It gave us loads of confidence about entrepreneurship. It was possible and gave us some money, which goes a lot further in China to be able to continue doing the first startup, which ended up eating a lot of that money up, which we ended up abandoning after four years. So the first idea lasted four years, and the second startup idea lasted about a year, and it was much more profitable. Then I joined an American startup called Gather Health, an incredible experience because I got to work as a product manager there and go through a full startup journey. They were funded, and I was working in a team of 30, split between China and India. That was my career in China.

I got there a little bit late. The bigger changes happened in the decades before that. So I think if you really want that kind of feeling of being in a country that's going through massive changes and there's a lot of opportunities, go to one of the other countries that are developing more quickly. I hear about Vietnam, for example; maybe you'll have more of a senior experience there today, as I did in 2009 in China.

So, if you could give someone a piece of advice if they wanted to go to China, would you recommend it today?
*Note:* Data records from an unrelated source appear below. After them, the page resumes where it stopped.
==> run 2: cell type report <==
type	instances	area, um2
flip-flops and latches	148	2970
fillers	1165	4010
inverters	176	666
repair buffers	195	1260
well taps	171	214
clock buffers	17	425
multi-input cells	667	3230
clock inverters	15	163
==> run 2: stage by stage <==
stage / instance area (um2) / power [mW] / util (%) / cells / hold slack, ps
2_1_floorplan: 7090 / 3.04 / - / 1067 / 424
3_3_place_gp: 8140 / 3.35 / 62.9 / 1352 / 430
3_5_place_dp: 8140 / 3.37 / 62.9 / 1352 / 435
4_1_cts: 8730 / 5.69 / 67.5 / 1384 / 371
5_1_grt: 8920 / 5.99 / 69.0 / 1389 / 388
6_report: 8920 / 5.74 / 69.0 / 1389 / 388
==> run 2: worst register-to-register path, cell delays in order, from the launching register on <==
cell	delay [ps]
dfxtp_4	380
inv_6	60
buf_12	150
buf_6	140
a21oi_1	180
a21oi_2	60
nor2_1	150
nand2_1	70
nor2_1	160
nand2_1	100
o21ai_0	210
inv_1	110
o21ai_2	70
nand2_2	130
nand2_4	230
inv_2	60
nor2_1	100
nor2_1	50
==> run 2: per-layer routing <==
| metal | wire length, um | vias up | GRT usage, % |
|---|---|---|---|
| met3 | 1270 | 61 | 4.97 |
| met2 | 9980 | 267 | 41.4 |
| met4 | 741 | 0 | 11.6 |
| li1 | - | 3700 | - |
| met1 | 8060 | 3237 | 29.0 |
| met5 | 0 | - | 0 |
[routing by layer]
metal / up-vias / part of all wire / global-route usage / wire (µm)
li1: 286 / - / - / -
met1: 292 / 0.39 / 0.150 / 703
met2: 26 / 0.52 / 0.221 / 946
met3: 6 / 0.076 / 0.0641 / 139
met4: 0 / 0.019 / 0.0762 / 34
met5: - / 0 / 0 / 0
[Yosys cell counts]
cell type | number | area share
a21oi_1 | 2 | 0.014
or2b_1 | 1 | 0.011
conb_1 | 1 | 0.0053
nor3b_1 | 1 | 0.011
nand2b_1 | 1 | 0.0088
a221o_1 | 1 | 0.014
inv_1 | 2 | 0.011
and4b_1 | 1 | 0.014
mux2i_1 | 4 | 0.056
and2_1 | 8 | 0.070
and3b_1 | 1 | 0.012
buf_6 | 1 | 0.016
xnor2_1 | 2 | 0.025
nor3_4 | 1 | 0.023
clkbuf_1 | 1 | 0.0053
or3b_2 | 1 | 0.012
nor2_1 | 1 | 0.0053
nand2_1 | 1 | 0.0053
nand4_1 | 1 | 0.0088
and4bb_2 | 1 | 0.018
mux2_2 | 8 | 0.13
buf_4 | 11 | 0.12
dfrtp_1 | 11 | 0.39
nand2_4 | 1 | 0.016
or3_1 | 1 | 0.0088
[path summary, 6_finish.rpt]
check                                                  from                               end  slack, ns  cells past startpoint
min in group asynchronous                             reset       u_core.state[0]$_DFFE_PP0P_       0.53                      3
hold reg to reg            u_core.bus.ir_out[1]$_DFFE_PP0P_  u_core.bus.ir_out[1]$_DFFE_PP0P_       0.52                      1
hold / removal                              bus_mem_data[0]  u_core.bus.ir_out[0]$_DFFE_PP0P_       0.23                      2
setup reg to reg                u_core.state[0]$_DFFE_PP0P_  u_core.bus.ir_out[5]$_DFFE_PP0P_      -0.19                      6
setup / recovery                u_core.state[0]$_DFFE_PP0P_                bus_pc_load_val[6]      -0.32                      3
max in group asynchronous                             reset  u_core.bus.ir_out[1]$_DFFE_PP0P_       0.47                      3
$ cat src/rtl/debug_pkg.sv
// Shared types, constants and ASCII helpers for the UART debug-word scheduler.
package debug_pkg;

  typedef enum logic [2:0] {
    IDLE,
    LOAD,
    STROBE,
    WAIT_BUSY,
    WAIT_IDLE,
    NEXT,
    FIN
  } uws_state_t;

  localparam logic [7:0]  ASCII_CR       = 8'h0D;
  localparam logic [7:0]  ASCII_LF       = 8'h0A;
  localparam int unsigned CHARS_PER_WORD = 10;
  localparam int unsigned IDX_W          = 4;

  function automatic logic [7:0] nib2ascii(input logic [3:0] n);
    return (n < 4'd10) ? (8'h30 + {4'h0, n}) : (8'h37 + {4'h0, n});
  endfunction

  // Character at position idx: eight hex digits MSB first, then CR, LF.
  function automatic logic [7:0] word_char(input logic [31:0] w, input logic [IDX_W-1:0] idx);
    logic [31:0] sh;
    sh = w << {idx[2:0], 2'b00};
    if (idx == IDX_W'(CHARS_PER_WORD - 2)) return ASCII_CR;
    if (idx == IDX_W'(CHARS_PER_WORD - 1)) return ASCII_LF;
    return nib2ascii(sh[31:28]);
  endfunction

endpackage

$ cat src/rtl/uart_word_sched_if.sv
// Request side and uarttx-facing signals of the debug-word scheduler.
interface uart_word_sched_if;
  logic        start;
  logic [31:0] word_in;
  logic        auto_en;
  logic        tx_idle;
  logic [7:0]  tx_data;
  logic        tx_wrsig;
  logic        busy;
  logic        done;
  logic        dropped;
  logic        err;

  modport master (
    output start, word_in, auto_en, tx_idle,
    input  tx_data, tx_wrsig, busy, done, dropped, err
  );

  modport slave (
    input  start, word_in, auto_en, tx_idle,
    output tx_data, tx_wrsig, busy, done, dropped, err
  );
endinterface

$ cat src/rtl/uart_word_sched_auto_trigger.sv
// Periodic capture trigger; tick_o is high for the one cycle the counter sits at PERIOD-1.
module auto_trigger #(
  parameter int unsigned PERIOD = 0
) (
  input  logic clk,
  input  logic rst_n,
  input  logic en_i,
  output logic tick_o
);

  localparam int unsigned CW     = (PERIOD > 1) ? $clog2(PERIOD) : 1;
  localparam int unsigned LAST_I = (PERIOD > 0) ? PERIOD - 1 : 0;
  localparam logic [CW-1:0] LAST = CW'(LAST_I);

  logic [CW-1:0] cnt_q, cnt_d;
  logic          tick_q, tick_d;

  // Tick is computed from the next count so it lines up with cnt_q == LAST.
  always_comb begin
    cnt_d  = '0;
    tick_d = 1'b0;
    if ((PERIOD != 0) && en_i) begin
      cnt_d  = (cnt_q == LAST) ? '0 : cnt_q + CW'(1);
      tick_d = (cnt_d == LAST);
    end
  end

  always_ff @(posedge clk or negedge rst_n) begin
    if (!rst_n) begin
      cnt_q  <= '0;
      tick_q <= 1'b0;
    end else begin
      cnt_q  <= cnt_d;
      tick_q <= tick_d;
    end
  end

  assign tick_o = tick_q;

endmodule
What would that advice be?

I don't know if I'd recommend it to them, not to have the same experience I did anyway. I would absolutely recommend visiting, and I would say, if you do, you need to go with someone who speaks Chinese and is a proper guide who knows the city and can take you around. Still, I don't know about living there now because the prices have gone way up, the government is way harsher on a lot of things, and there isn't that kind of feeling of an economy in a society changing as quickly. I mean that they're changing, of course, and developing quickly, but not in the same way as 2009.

What was the city that you were based in?

Beijing.

I know you've been living now in France since 2016. Why did you change to France specifically?
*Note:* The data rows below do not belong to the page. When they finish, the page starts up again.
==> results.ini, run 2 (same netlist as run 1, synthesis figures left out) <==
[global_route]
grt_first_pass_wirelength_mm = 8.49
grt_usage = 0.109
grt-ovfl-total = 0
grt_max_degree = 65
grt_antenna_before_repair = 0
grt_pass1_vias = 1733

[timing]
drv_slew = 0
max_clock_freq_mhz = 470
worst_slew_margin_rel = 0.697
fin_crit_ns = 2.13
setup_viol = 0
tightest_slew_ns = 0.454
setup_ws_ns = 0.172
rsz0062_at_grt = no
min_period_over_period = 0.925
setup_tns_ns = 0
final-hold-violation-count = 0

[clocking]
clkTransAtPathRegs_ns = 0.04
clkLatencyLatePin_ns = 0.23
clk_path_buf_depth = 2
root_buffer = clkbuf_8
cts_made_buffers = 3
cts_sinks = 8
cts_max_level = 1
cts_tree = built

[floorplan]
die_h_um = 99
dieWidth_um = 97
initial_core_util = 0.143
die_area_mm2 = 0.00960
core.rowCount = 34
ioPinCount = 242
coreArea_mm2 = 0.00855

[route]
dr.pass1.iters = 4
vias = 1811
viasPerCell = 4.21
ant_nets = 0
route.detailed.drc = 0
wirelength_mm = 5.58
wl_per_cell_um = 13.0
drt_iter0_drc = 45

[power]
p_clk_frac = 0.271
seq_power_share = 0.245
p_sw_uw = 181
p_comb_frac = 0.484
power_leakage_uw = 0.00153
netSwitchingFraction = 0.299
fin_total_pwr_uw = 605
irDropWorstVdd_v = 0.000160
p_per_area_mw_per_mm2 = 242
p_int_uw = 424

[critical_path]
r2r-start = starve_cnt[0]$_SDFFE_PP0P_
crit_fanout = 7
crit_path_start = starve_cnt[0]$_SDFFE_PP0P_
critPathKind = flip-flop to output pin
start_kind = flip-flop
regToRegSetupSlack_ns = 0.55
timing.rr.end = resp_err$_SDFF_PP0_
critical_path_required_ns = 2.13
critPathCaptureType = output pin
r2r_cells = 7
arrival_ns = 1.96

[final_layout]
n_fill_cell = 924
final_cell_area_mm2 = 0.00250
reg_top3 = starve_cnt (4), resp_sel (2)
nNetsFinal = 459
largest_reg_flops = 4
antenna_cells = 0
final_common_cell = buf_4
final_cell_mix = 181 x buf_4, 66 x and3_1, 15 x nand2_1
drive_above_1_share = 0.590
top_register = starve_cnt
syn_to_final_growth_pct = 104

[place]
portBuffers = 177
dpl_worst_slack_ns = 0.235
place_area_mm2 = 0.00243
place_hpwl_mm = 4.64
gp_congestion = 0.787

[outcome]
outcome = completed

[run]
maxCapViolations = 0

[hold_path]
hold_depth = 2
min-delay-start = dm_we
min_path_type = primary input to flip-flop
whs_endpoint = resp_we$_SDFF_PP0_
<file path="config.mk">
export PLATFORM = sky130hd
export DESIGN_NAME = hr_interval_averager
export DESIGN_NICKNAME = d
export VERILOG_FILES = /design/src/rtl/hr_pkg.sv /design/src/rtl/hr_seq_divider.sv /design/src/rtl/hr_interval_averager.sv
export SDC_FILE = /design/constraint.sdc
export NUM_CORES = 1
export LEC_CHECK = 0
export ABC_CLOCK_PERIOD_IN_PS = 10850
export CORE_ASPECT_RATIO = 1.2
export CORE_MARGIN = 4
export CORE_UTILIZATION = 38
export DETAILED_ROUTE_END_ITERATION = 16
export HOLD_SLACK_MARGIN = 0.05
export PLACE_DENSITY = 0.56
export SYNTH_ARGS = -nofsm -noshare
export SYNTH_HDL_FRONTEND = slang
export SYNTH_SLANG_ARGS = --single-unit
</file>
<file path="constraint.sdc">
create_clock -name clock -period 10.85 [get_ports clock]
set_input_delay 1.085 -clock clock [delete_from_list [all_inputs] [get_ports clock]]
set_output_delay 1.085 -clock clock [all_outputs]
set_load 0.01 [all_outputs]
</file>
For a number of reasons, in Beijing, I met my now wife, Veronique, who's French. I have French citizenship because of my family history; I've got dual nationality, and Brexit was a bit of a problem at the time as well, but coming to France was super easy. I wanted to study, so I went back to school, and universities in France are excellent and much cheaper than in the UK. I ended up doing a two-year data science master's in France for a fraction of the cost it would be in the UK, and I wouldn't even want to think what it costs in the US.

I'm curious; you say you have dual nationality. Did you speak a little French? Did you pick up Mandarin? How has the language barrier traveling to such proud non-English speaking countries like China and France?

They got that reputation, but to be honest, especially in the people I meet in the circles like the startup world and the tech world, everyone speaks really good English. It is hard for a Brit or an English speaker to improve their French. Maybe it sounds like an excuse, maybe it is, but it's hard work to improve your French when everybody can speak English if you want. So you just speak English because when you're in a conversation, you start in French, then they immediately realize that it would be easier in English.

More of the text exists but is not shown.